Israel’s ambassador to Washington said bilateral relations have hit a 35-year low.
“Israel’s relations with the US are facing the most severe crisis since 1975,” the Yediot Aharonot newspaper quoted ambassador Michael Oren, a prominent Middle East historian, as telling consuls in the United States during a telephone briefing over the weekend.
1975 saw US calls for a partial Israeli withdrawal from Egypt’s Sinai peninsula, then under Israeli occupation, igniting a major crisis between the two allies.
Last week’s announcement sparked fury among the Palestinians, who view east Jerusalem as their capital and see the growth of Israeli settlements as the main obstacle to the establishment of their promised state.
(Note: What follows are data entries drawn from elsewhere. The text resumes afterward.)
===== src/rtl/reg_readback_tx_if.sv =====
// Register readback bus: a read-request strobe with its address, the register
// values offered for readback, and the UART response line with its busy flag.
interface reg_readback_tx_if;
  logic        rd_req_in;
  logic [2:0]  rd_addr_in;
  logic [7:0]  ctrl_in;
  logic [7:0]  sat_id_in;
  logic [7:0]  doppler_in;
  logic [15:0] ca_phase_in;
  logic [7:0]  snr_in;
  logic        tx_out;
  logic        busy_out;

  modport master (
    output rd_req_in, rd_addr_in, ctrl_in, sat_id_in, doppler_in, ca_phase_in, snr_in,
    input  tx_out, busy_out
  );

  modport slave (
    input  rd_req_in, rd_addr_in, ctrl_in, sat_id_in, doppler_in, ca_phase_in, snr_in,
    output tx_out, busy_out
  );
endinterface


===== src/rtl/reg_readback_tx.sv =====
// Register readback over UART 8N1: each request returns {address byte, data byte}.
// Define READBACK_CHECKSUM_EN to append a third byte, address byte XOR data byte.
module reg_readback_tx #(
  parameter int CLKS_PER_BIT = 142
) (
  input  logic             clk_in,
  input  logic             rst_in_n,
  reg_readback_tx_if.slave bus
);

  localparam int CNT_W = (CLKS_PER_BIT > 1) ? $clog2(CLKS_PER_BIT) : 1;
  localparam logic [CNT_W-1:0] CNT_MAX = CNT_W'(CLKS_PER_BIT - 1);
`ifdef READBACK_CHECKSUM_EN
  localparam logic [1:0] LAST_BYTE = 2'd2;
`else
  localparam logic [1:0] LAST_BYTE = 2'd1;
`endif

  typedef enum logic [1:0] {IDLE, START, DATA, STOP} state_t;

  state_t           state;
  logic [CNT_W-1:0] bit_cnt;
  logic [2:0]       bit_idx;
  logic [1:0]       byte_idx;
  logic [2:0]       addr_q;
  logic [7:0]       data_q;
  logic [7:0]       shift_q;
  logic             tx_q;
  logic             busy_q;

  logic [7:0]       sel_data;
  logic [7:0]       cur_byte;
  logic             bit_done;

  // NOTE: every signal assigned in always_comb gets a default first, so no path can infer a latch.
  always_comb begin
    sel_data = 8'h00;
    case (bus.rd_addr_in)
      3'b000:  sel_data = bus.ctrl_in;
      3'b010:  sel_data = bus.sat_id_in;
      3'b011:  sel_data = bus.doppler_in;
      3'b100:  sel_data = bus.ca_phase_in[7:0];
      3'b101:  sel_data = bus.ca_phase_in[15:8];
      3'b110:  sel_data = bus.snr_in;
      default: sel_data = 8'h00;
    endcase
  end

  always_comb begin
    cur_byte = {5'b00000, addr_q};
    case (byte_idx)
      2'd1:    cur_byte = data_q;
`ifdef READBACK_CHECKSUM_EN
      2'd2:    cur_byte = {5'b00000, addr_q} ^ data_q;
`endif
      default: cur_byte = {5'b00000, addr_q};
    endcase
  end

  assign bit_done = (bit_cnt == CNT_MAX);

  // NOTE: sequential state uses non-blocking assignments so every register sees pre-edge values.
  always_ff @(posedge clk_in) begin
    if (!rst_in_n) begin
      // NOTE: snapshot registers are cleared too, so an aborted frame leaves no stale data behind.
      state    <= IDLE;
      bit_cnt  <= '0;
      bit_idx  <= '0;
      byte_idx <= '0;
      addr_q   <= '0;
      data_q   <= '0;
      shift_q  <= '0;
      tx_q     <= 1'b1;
      busy_q   <= 1'b0;
    end else begin
      case (state)
        IDLE: begin
          bit_cnt <= '0;
          tx_q    <= 1'b1;
          if (bus.rd_req_in) begin
            addr_q   <= bus.rd_addr_in;
            data_q   <= sel_data;
            byte_idx <= '0;
            tx_q     <= 1'b0;
            busy_q   <= 1'b1;
            state    <= START;
          end
        end
        START: begin
          if (bit_done) begin
            bit_cnt <= '0;
            bit_idx <= '0;
            tx_q    <= cur_byte[0];
            shift_q <= cur_byte >> 1;
            state   <= DATA;
          end else begin
            bit_cnt <= bit_cnt + 1'b1;
          end
        end
        DATA: begin
          if (bit_done) begin
            bit_cnt <= '0;
            if (bit_idx == 3'd7) begin
              tx_q  <= 1'b1;
              state <= STOP;
            end else begin
              bit_idx <= bit_idx + 1'b1;
              tx_q    <= shift_q[0];
              shift_q <= shift_q >> 1;
            end
          end else begin
            bit_cnt <= bit_cnt + 1'b1;
          end
        end
        STOP: begin
          if (bit_done) begin
            bit_cnt <= '0;
            if (byte_idx == LAST_BYTE) begin
              tx_q   <= 1'b1;
              busy_q <= 1'b0;
              state  <= IDLE;
            end else begin
              // next start bit follows the stop bit with no idle gap
              byte_idx <= byte_idx + 1'b1;
              tx_q     <= 1'b0;
              state    <= START;
            end
          end else begin
            bit_cnt <= bit_cnt + 1'b1;
          end
        end
        default: state <= IDLE;
      endcase
    end
  end

  assign bus.tx_out   = tx_q;
  assign bus.busy_out = busy_q;

endmodule
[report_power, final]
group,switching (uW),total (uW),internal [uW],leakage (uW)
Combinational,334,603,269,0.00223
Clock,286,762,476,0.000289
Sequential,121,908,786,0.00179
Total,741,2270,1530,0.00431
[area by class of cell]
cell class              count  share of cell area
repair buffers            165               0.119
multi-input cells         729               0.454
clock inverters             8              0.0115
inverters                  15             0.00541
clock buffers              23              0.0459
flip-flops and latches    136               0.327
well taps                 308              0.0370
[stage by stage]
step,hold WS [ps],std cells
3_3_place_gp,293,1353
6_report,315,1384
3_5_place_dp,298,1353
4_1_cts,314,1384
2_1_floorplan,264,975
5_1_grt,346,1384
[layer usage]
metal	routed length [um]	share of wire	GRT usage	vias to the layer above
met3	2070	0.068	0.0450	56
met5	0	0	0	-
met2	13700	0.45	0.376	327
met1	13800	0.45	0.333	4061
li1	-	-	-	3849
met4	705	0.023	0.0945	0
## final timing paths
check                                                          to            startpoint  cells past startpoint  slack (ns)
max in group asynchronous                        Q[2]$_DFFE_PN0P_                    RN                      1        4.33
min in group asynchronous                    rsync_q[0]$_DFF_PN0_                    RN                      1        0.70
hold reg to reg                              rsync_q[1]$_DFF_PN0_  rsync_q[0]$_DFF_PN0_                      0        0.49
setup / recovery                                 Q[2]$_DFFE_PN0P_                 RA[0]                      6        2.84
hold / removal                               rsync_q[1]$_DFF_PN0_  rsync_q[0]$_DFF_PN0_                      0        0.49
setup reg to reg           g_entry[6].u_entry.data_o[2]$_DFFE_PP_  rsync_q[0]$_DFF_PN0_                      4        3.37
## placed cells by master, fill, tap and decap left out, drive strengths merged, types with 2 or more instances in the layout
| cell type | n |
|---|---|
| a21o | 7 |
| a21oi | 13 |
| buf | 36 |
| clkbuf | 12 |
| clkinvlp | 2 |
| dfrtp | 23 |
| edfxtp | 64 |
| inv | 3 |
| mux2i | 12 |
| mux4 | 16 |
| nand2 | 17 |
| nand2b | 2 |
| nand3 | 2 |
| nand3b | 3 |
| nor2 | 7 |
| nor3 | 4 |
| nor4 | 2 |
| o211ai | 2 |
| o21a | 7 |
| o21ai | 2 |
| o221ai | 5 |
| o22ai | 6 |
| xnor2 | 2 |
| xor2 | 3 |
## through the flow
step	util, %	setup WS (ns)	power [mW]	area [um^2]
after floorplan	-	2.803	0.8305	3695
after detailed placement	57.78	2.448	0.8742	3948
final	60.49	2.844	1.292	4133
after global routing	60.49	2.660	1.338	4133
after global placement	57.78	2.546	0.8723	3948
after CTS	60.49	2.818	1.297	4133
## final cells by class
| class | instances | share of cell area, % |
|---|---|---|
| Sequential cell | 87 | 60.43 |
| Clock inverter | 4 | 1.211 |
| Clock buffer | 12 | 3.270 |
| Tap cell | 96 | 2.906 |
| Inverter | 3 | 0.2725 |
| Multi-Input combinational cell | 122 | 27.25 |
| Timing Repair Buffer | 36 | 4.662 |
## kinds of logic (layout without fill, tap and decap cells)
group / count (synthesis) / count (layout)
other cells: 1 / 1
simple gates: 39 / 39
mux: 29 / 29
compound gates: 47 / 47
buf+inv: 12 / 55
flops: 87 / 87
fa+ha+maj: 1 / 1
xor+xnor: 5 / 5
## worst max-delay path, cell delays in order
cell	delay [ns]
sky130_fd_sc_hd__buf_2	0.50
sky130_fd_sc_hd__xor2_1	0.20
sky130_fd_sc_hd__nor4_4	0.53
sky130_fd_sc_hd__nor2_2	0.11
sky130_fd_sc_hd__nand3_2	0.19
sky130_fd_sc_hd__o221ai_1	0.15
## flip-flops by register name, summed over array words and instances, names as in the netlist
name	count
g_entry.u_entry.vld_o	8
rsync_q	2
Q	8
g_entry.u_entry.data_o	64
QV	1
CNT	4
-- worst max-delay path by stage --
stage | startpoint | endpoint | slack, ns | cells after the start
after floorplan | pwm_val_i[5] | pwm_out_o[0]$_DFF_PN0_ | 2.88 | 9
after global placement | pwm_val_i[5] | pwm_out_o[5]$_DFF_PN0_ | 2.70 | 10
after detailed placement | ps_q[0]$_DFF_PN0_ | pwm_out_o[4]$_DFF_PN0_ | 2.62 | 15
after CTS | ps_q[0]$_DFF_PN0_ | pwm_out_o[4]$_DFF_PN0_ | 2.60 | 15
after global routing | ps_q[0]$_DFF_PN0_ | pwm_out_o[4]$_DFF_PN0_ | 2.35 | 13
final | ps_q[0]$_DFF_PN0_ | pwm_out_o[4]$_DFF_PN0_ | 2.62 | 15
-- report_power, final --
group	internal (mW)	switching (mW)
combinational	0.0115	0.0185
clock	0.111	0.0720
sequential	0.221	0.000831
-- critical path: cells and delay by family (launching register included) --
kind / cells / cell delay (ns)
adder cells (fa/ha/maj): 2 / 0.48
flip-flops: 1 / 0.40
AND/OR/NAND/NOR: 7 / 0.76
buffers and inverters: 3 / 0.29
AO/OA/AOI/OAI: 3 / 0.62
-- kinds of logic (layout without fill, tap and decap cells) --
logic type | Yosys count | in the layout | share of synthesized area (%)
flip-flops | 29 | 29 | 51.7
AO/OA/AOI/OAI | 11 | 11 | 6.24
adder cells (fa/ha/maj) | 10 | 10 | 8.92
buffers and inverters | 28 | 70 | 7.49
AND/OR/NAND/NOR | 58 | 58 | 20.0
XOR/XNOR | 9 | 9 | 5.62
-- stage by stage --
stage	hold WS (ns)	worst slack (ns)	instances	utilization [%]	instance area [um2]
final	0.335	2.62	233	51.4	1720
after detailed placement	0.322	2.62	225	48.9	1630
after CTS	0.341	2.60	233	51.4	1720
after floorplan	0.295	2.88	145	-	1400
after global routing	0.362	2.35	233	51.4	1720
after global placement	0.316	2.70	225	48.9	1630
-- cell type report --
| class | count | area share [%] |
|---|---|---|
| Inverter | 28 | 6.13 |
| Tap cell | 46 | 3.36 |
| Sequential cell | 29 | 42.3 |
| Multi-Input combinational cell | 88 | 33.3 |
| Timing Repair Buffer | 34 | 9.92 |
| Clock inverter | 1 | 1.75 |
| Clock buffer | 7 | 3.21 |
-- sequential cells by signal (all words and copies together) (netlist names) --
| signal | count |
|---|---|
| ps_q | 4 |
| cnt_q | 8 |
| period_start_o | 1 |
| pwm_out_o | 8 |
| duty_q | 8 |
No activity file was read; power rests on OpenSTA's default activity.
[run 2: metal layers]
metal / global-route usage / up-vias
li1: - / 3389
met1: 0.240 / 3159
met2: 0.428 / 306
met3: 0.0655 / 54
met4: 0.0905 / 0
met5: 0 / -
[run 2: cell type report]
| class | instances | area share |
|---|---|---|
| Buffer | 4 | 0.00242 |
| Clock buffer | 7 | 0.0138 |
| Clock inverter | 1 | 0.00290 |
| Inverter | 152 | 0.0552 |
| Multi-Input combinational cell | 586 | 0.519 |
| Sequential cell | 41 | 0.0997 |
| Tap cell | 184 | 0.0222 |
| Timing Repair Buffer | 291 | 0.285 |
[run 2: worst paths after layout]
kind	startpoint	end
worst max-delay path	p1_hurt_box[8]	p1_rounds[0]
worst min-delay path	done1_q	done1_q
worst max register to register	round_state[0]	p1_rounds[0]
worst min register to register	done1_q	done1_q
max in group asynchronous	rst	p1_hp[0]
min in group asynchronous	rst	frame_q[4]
===== src/rtl/rr_arbiter_8.sv =====
// Eight-way round-robin arbiter with optional grant hold limit.
module rr_arbiter_8
    import arb_pkg::*;
#(
    parameter int unsigned HOLD_MAX = 16
) (
    input  logic                 clk,
    input  logic                 rst_n,
    input  logic [ARB_N-1:0]     req,
    output logic [ARB_N-1:0]     gnt,
    output logic [ARB_IDX_W-1:0] gnt_idx,
    output logic                 gnt_valid,
    output logic                 expired
);

    localparam int unsigned CNT_W = (HOLD_MAX == 0) ? 1 : $clog2(HOLD_MAX + 1);
    localparam logic [CNT_W-1:0] CNT_LAST = CNT_W'((HOLD_MAX == 0) ? 0 : HOLD_MAX - 1);
    localparam logic [CNT_W-1:0] CNT_SAT  = {CNT_W{1'b1}};

    arb_state_e           state, state_nx;
    logic [ARB_IDX_W-1:0] ptr, ptr_nx;
    logic [ARB_IDX_W-1:0] idx_nx;
    logic                 valid_nx;
    logic                 expired_nx;
    logic [CNT_W-1:0]     cnt, cnt_nx;
    logic [ARB_N-1:0]     dec_y;

    // State, pointer, hold counter and registered outputs; synchronous reset.
    always_ff @(posedge clk) begin
        if (!rst_n) begin
            state     <= ARB_IDLE;
            ptr       <= '0;
            gnt_idx   <= '0;
            gnt_valid <= 1'b0;
            expired   <= 1'b0;
            cnt       <= '0;
        end else begin
            state     <= state_nx;
            ptr       <= ptr_nx;
            gnt_idx   <= idx_nx;
            gnt_valid <= valid_nx;
            expired   <= expired_nx;
            cnt       <= cnt_nx;
        end
    end

    // Arbitration, release/expiry decisions and hold counting.
    always_comb begin
        state_nx   = state;
        ptr_nx     = ptr;
        idx_nx     = gnt_idx;
        valid_nx   = gnt_valid;
        expired_nx = 1'b0;
        cnt_nx     = cnt;
        unique case (state)
            ARB_IDLE: begin
                if (req != '0) begin
                    idx_nx   = rr_pick(req, ptr);
                    valid_nx = 1'b1;
                    cnt_nx   = '0;
                    state_nx = ARB_GRANT;
                end
            end
            ARB_GRANT: begin
                if (!req[gnt_idx]) begin
                    valid_nx = 1'b0;
                    ptr_nx   = gnt_idx + ARB_IDX_W'(1);
                    state_nx = ARB_IDLE;
                end else if ((HOLD_MAX != 0) && (cnt == CNT_LAST)) begin
                    valid_nx   = 1'b0;
                    ptr_nx     = gnt_idx + ARB_IDX_W'(1);
                    expired_nx = 1'b1;
                    state_nx   = ARB_IDLE;
                end else if (cnt != CNT_SAT) begin
                    cnt_nx = cnt + CNT_W'(1);
                end
            end
            default: state_nx = ARB_IDLE;
        endcase
    end

    decoder_3to8 u_dec (
        .a (gnt_idx),
        .y (dec_y)
    );

    assign gnt = dec_y & {ARB_N{gnt_valid}};

endmodule
[config.mk]
export PLATFORM = sky130hd
export DESIGN_NAME = bin2bcd_stream
export DESIGN_NICKNAME = d
export VERILOG_FILES = /design/src/rtl/bin2bcd_pkg.sv /design/src/rtl/bcd_digit_cell.sv /design/src/rtl/bin2bcd_stream.sv
export SDC_FILE = /design/constraint.sdc
export NUM_CORES = 1
export LEC_CHECK = 0
export BUFFER_PORTS_ARGS = -buffer_cell sky130_fd_sc_hd__buf_2
export CAP_MARGIN = 20
export CELL_PAD_IN_SITES_DETAIL_PLACEMENT = 1
export CELL_PAD_IN_SITES_GLOBAL_PLACEMENT = 1
export CORE_MARGIN = 3
export CORE_UTILIZATION = 31
export CTS_CLUSTER_SIZE = 24
export DETAILED_ROUTE_END_ITERATION = 8
export PLACE_DENSITY = 0.67
export SLEW_MARGIN = 20
export SYNTH_ARGS = -nofsm -noshare
export SYNTH_HDL_FRONTEND = slang
export SYNTH_SLANG_ARGS = --single-unit
[constraint.sdc]
create_clock -name clk -period 2.8 [get_ports clk]
set_clock_uncertainty 0.1 [all_clocks]
set_input_delay 0.14 -clock clk [delete_from_list [all_inputs] [get_ports clk]]
set_output_delay 0.14 -clock clk [all_outputs]
set_load 0.05 [all_outputs]
--- config.mk ---
export PLATFORM = sky130hd
export DESIGN_NAME = servo_pwm_writer_flat
export DESIGN_NICKNAME = d
export VERILOG_FILES = /design/src/rtl/servo_pwm_writer_if.sv /design/src/rtl/servo_pwm_writer.sv /design/src/flat_wrapper.sv
export SDC_FILE = /design/constraint.sdc
export NUM_CORES = 1
export LEC_CHECK = 0
export ABC_CLOCK_PERIOD_IN_PS = 2900
export CAP_MARGIN = 0
export CORE_UTILIZATION = 55
export DETAILED_ROUTE_END_ITERATION = 8
export PLACE_DENSITY = 0.82
export SYNTH_ARGS = -nofsm -noshare
export SYNTH_HDL_FRONTEND = slang
export SYNTH_SLANG_ARGS = --single-unit
export TNS_END_PERCENT = 10
--- constraint.sdc ---
create_clock -name clk -period 2.9 [get_ports clk]
set_input_delay 0.58 -clock clk [delete_from_list [all_inputs] [get_ports clk]]
set_output_delay 0.58 -clock clk [all_outputs]
set_load 0.02 [all_outputs]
US administration officials including Biden, US Secretary of State Hillary Clinton and senior presidential adviser David Axelrod have slammed both the new construction and the timing of last week’s announcement as insulting and destructive to peace efforts.
On Monday, EU foreign policy chief Catherine Ashton said that Israel’s move “endangered and undermined the tentative agreement to begin proximity talks.” “Settlements are illegal, constitute an obstacle to peace and threaten to make a two state-solution impossible,” she said in Cairo where she addressed members of the Arab League.
Israel’s March 9 announcement of the green light for the new construction in east Jerusalem’s Ramat Shlomo came just two days after the Palestinians had reluctantly agreed to hold indirect negotiations with Israel.
Direct talks collapsed after Israel launched a devastating 22-day military offensive at in December 2008 against the Islamist Hamas-run Gaza Strip aimed at halting Palestinian rocket fire.
Israeli troops wounded 10 Palestinians on Monday as they opened fire on dozens of students hurling stones at a West Bank checkpoint to protest against Israel’s actions in east Jerusalem, Palestinian medics and witnesses said.
As tensions mounted, Israel extended a lockdown of the West Bank and, for the fourth day running, barred men under the age of 50 and non-Muslims from entering the city’s flashpoint Al-Aqsa mosque compound.
The compound is Islam’s third holiest site after Mecca and Medina in Saudi Arabia. It is also Judaism’s holiest site because it was the location of the Second Temple, destroyed by the Romans in 70 AD.
Police and Palestinian demonstrators have clashed in and around the compound on the last two Fridays, and police fear Monday’s planned reopening of a 1694 synagogue a few hundred metres (yards) from the compound, could reignite protests.